Features listed above that may help in determining if a customer will open the mail in the first place:
- Customer segment — by user country
- Time — hour and day of week
- Past purchases
The other feature’s pertaining to the email itself are irrelevant if the email was never opened in the first place.
In order to improve the click through rate emails have to be sent to customers who are more likely open it in the first place. One intuition maybe that users have bought products in the past maybe more interested in opening the mail compared to users who have never made a purchase with the website before.
Emails have been sent to customers who have made purchases in the past and also to those who have never made any purchases in the past. Those customers who have never made purchases are least likely to open the email. However, this segment must not be overlooked because they are potential future customers and emails are a way to acquire them.

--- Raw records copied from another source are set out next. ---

Context: an optimization exercise on an open-source flow, tuned for a short achievable clock period. The choices shown serve that exercise and are no tape-out recipe. Function was checked by simulation only, so behaviour that the tests miss may differ from the original. Power figures rest on the tool's default switching activity, not on a simulated workload.

==> flow/design.v <==
module serial_interface (
    input         clk,
    input         rst_n,
    input  [3:0]  prog_nibble_in,
    input prog_nibble_in_valid,
    output [11:0] frame_addr,
    output [7:0]  frame_cmd,
    output [31:0] frame_wdata,
    output        frame_valid,
    input         frame_ready
);
    reg [3:0]  nibble_counter;
    reg [11:0] addr_reg;
    reg [7:0]  cmd_reg;
    reg [31:0] wdata_reg;
    reg        valid_reg;
    reg [3:0]  addr_nibbles [2:0];
    reg [3:0]  cmd_nibbles  [1:0];
    reg [3:0]  data_nibbles [7:0];
    integer i;
    always @(posedge clk or negedge rst_n) begin
        if (!rst_n) begin
            nibble_counter <= 4'd0;
            valid_reg <= 1'b0;
            for (i = 0; i < 3; i = i + 1) addr_nibbles[i] <= 4'd0;
            for (i = 0; i < 2; i = i + 1) cmd_nibbles[i] <= 4'd0;
            for (i = 0; i < 8; i = i + 1) data_nibbles[i] <= 4'd0;
        end
        else if (frame_ready || !valid_reg) begin
            if (nibble_counter > 4'd12) begin
                nibble_counter <= 4'd0;
                valid_reg <= 1'b1;
                addr_reg <= {addr_nibbles[2], addr_nibbles[1], addr_nibbles[0]};
                cmd_reg <= {cmd_nibbles[1], cmd_nibbles[0]};
                wdata_reg <= {
                    data_nibbles[7], data_nibbles[6], data_nibbles[5], data_nibbles[4],
                    data_nibbles[3], data_nibbles[2], data_nibbles[1], data_nibbles[0]
                };
            end
            else begin
                if (prog_nibble_in_valid) 
                nibble_counter <= nibble_counter + 4'd1;
                valid_reg <= 1'b0;
                case (nibble_counter)
                    4'd0: addr_nibbles[0] <= prog_nibble_in;
                    4'd1: addr_nibbles[1] <= prog_nibble_in;
                    4'd2: addr_nibbles[2] <= prog_nibble_in;
                    4'd3: cmd_nibbles[0] <= prog_nibble_in;
                    4'd4: cmd_nibbles[1] <= prog_nibble_in;
                    4'd5: data_nibbles[0] <= prog_nibble_in;
                    4'd6: data_nibbles[1] <= prog_nibble_in;
                    4'd7: data_nibbles[2] <= prog_nibble_in;
                    4'd8: data_nibbles[3] <= prog_nibble_in;
                    4'd9: data_nibbles[4] <= prog_nibble_in;
                    4'd10: data_nibbles[5] <= prog_nibble_in;
                    4'd11: data_nibbles[6] <= prog_nibble_in;
                    4'd12: data_nibbles[7] <= prog_nibble_in;
                endcase
            end
        end
    end
    assign frame_addr  = addr_reg;
    assign frame_cmd   = cmd_reg;
    assign frame_wdata = wdata_reg;
    assign frame_valid = valid_reg;
endmodule
This design comes from an exercise in tuning for small area on the open sky130 flow, not from production work.
Function was checked by simulation only, so behaviour that the tests miss may differ from the original.

==> inputs of 11-04 <==
==> flow/design.v <==
`default_nettype none
module organ_tone (
    input  logic        clk,
    input  logic        rst,
    input  logic [3:0]  SW,
    output logic        tone,
    output logic [15:0] lcd_freq
);
logic [16:0] d;       
logic        w;       
logic        r;       
logic [16:0] h;       
logic        ge;      
always_comb
    case (SW[3:1])
    3'd0: begin h = 17'd47800; lcd_freq = 16'h0523; end
    3'd1: begin h = 17'd42588; lcd_freq = 16'h0587; end
    3'd2: begin h = 17'd37935; lcd_freq = 16'h0659; end
    3'd3: begin h = 17'd35815; lcd_freq = 16'h0698; end
    3'd4: begin h = 17'd31927; lcd_freq = 16'h0783; end
    3'd5: begin h = 17'd28408; lcd_freq = 16'h0880; end
    3'd6: begin h = 17'd25328; lcd_freq = 16'h0987; end
    default: begin h = 17'd23899; lcd_freq = 16'h1046; end
    endcase
assign ge = {d[16:1], d[0] & ~(SW[2] & SW[1])} >= {h[15:0], 1'b1};
always_ff @(posedge clk)
    if (rst) begin
        d <= 17'd1;
        w <= 1'b0;
        r <= 1'b0;
    end else begin
        d <= r ? 17'd1 : d + 17'd1;
        if (d == h)
            w <= 1'b1;
        else if (ge) begin
            w <= 1'b0;
            r <= 1'b1;
        end else
            r <= 1'b0;
    end
assign tone = SW[0] & w;
endmodule
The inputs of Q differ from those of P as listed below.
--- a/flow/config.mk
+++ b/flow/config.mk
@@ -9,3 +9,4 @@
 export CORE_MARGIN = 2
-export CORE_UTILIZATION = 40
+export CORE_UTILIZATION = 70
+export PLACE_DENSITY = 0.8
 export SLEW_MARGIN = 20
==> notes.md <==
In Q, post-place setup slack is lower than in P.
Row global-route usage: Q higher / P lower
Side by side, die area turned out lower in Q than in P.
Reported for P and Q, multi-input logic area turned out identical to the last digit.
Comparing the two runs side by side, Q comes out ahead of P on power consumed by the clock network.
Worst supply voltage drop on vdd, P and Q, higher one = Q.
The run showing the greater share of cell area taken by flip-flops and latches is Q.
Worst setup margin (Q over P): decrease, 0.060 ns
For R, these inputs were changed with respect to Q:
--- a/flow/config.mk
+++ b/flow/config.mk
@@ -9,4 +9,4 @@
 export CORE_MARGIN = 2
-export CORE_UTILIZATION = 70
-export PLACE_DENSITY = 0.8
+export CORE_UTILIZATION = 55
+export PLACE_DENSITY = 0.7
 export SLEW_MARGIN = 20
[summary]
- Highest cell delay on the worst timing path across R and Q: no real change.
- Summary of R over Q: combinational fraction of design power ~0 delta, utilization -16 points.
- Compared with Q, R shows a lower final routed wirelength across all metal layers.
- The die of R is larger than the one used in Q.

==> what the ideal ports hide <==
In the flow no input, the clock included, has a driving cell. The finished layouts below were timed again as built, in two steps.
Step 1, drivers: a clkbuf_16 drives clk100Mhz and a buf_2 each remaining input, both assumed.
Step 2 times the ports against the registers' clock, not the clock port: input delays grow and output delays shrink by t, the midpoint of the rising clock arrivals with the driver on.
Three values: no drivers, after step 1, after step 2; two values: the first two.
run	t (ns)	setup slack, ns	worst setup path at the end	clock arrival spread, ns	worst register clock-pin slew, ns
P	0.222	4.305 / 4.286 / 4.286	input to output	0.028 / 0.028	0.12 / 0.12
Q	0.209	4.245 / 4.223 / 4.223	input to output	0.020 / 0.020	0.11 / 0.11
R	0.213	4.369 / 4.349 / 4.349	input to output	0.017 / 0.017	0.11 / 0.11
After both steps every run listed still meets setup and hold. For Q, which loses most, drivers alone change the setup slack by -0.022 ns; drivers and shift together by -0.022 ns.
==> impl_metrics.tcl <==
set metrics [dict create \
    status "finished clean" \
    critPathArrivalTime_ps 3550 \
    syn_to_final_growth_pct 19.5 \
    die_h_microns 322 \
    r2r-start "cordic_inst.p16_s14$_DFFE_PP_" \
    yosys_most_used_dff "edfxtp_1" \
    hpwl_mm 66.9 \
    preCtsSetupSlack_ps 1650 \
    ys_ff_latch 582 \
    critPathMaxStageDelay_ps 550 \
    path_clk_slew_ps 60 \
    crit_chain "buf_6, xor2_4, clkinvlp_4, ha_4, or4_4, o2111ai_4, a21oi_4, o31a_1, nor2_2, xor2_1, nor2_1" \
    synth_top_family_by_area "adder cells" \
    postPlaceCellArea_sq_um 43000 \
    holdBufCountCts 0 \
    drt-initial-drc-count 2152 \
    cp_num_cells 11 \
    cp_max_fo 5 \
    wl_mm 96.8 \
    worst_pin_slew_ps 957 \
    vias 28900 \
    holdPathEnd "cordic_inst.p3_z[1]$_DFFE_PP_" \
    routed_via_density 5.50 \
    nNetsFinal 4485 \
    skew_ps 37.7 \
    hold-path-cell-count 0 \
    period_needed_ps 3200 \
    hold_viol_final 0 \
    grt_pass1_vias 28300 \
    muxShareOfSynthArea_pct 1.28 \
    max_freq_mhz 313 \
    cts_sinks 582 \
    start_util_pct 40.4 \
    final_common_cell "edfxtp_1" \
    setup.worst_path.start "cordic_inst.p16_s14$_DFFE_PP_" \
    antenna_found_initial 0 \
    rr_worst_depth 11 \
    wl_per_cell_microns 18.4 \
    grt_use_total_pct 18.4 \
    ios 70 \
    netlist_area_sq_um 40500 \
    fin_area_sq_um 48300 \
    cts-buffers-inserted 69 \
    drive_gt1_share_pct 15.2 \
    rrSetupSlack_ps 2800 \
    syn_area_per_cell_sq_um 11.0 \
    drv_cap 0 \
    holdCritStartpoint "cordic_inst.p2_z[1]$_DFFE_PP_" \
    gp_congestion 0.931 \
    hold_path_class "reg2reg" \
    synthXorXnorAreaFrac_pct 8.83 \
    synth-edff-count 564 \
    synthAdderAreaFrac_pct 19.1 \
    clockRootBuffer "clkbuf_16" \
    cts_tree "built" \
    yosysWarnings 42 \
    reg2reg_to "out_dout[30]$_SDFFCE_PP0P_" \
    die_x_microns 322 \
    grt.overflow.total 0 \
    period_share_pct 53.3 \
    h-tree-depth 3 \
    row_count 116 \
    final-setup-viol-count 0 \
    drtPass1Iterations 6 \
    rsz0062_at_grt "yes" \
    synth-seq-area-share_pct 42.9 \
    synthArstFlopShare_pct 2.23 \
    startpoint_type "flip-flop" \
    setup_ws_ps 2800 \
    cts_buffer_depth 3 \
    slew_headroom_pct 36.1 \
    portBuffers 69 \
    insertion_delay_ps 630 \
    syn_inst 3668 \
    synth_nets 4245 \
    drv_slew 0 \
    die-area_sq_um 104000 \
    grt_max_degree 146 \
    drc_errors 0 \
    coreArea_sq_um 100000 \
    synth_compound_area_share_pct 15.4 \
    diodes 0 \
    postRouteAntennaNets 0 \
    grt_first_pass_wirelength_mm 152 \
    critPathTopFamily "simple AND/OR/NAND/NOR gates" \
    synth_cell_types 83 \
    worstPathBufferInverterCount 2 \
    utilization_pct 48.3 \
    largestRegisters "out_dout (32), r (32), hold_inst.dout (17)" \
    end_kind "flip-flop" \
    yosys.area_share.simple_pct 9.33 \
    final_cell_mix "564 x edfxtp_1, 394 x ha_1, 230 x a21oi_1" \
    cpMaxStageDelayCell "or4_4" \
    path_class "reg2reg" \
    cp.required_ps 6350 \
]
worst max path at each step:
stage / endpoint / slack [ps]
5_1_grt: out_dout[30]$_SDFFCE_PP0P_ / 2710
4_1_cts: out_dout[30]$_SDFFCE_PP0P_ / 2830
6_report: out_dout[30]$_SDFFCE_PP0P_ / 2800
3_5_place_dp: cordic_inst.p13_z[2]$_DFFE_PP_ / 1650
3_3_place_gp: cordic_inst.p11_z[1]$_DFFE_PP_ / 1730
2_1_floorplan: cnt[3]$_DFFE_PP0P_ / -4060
Context: an optimization exercise on an open-source flow, tuned for small area and a short achievable clock period. The choices shown serve that exercise and are no tape-out recipe. In this exercise RTL edits were held to simulation tests only and were not proved equivalent to the original.

--- flow/config.mk ---
export PLATFORM = sky130hd
export DESIGN_NAME = question_6
export DESIGN_NICKNAME = question_6
export VERILOG_FILES = /design/flow/design.v
export SDC_FILE = /design/flow/constraint.sdc
export NUM_CORES = 4
export LEC_CHECK = 0
export CAP_MARGIN = 20
export CORE_MARGIN = 2
export CORE_UTILIZATION = 40
export SETUP_SLACK_MARGIN = 0.5
export SLEW_MARGIN = 20
export TNS_END_PERCENT = 100
--- flow/constraint.sdc ---
create_clock -name core_clock -period 5.0 [get_ports {clk}]
set_input_delay 1.0000 -clock core_clock [delete_from_list [all_inputs] [get_ports {clk}]]
set_output_delay 1.0000 -clock core_clock [all_outputs]
set_load 0.01 [all_outputs]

The above visualization is for email_ids that have never made a purchase before. It is very interesting to see that users from UK and US are more likely to open the email compared to users from Spain and France. Of those who opened the mail, users from US were more likely to click on the link inside. However, these conversion rates are still very small.
Secondly, the timing of the email is very important. While seasonality might be a factor that will come into play(during black Friday users maybe more likely to open marketing emails) there is no yearly or monthly data to analyze. The only other time related data here is the hour and the day of the week.
The user segment data shows that customers from UK and US are more likely to open and click the email.
Based on all the information above a simple decision tree can be. As described above email_text and email_version can be omitted since these features do no matter for measuring the conversion rate for opening the email.
A simple decision tree classifier yields following result:
As expected, user past purchases, user segment and the day of the week play a big role. Conversion rates for mails that were sent on Friday and on weekends as suspected before resulted in lower percentage of customers opening the mail.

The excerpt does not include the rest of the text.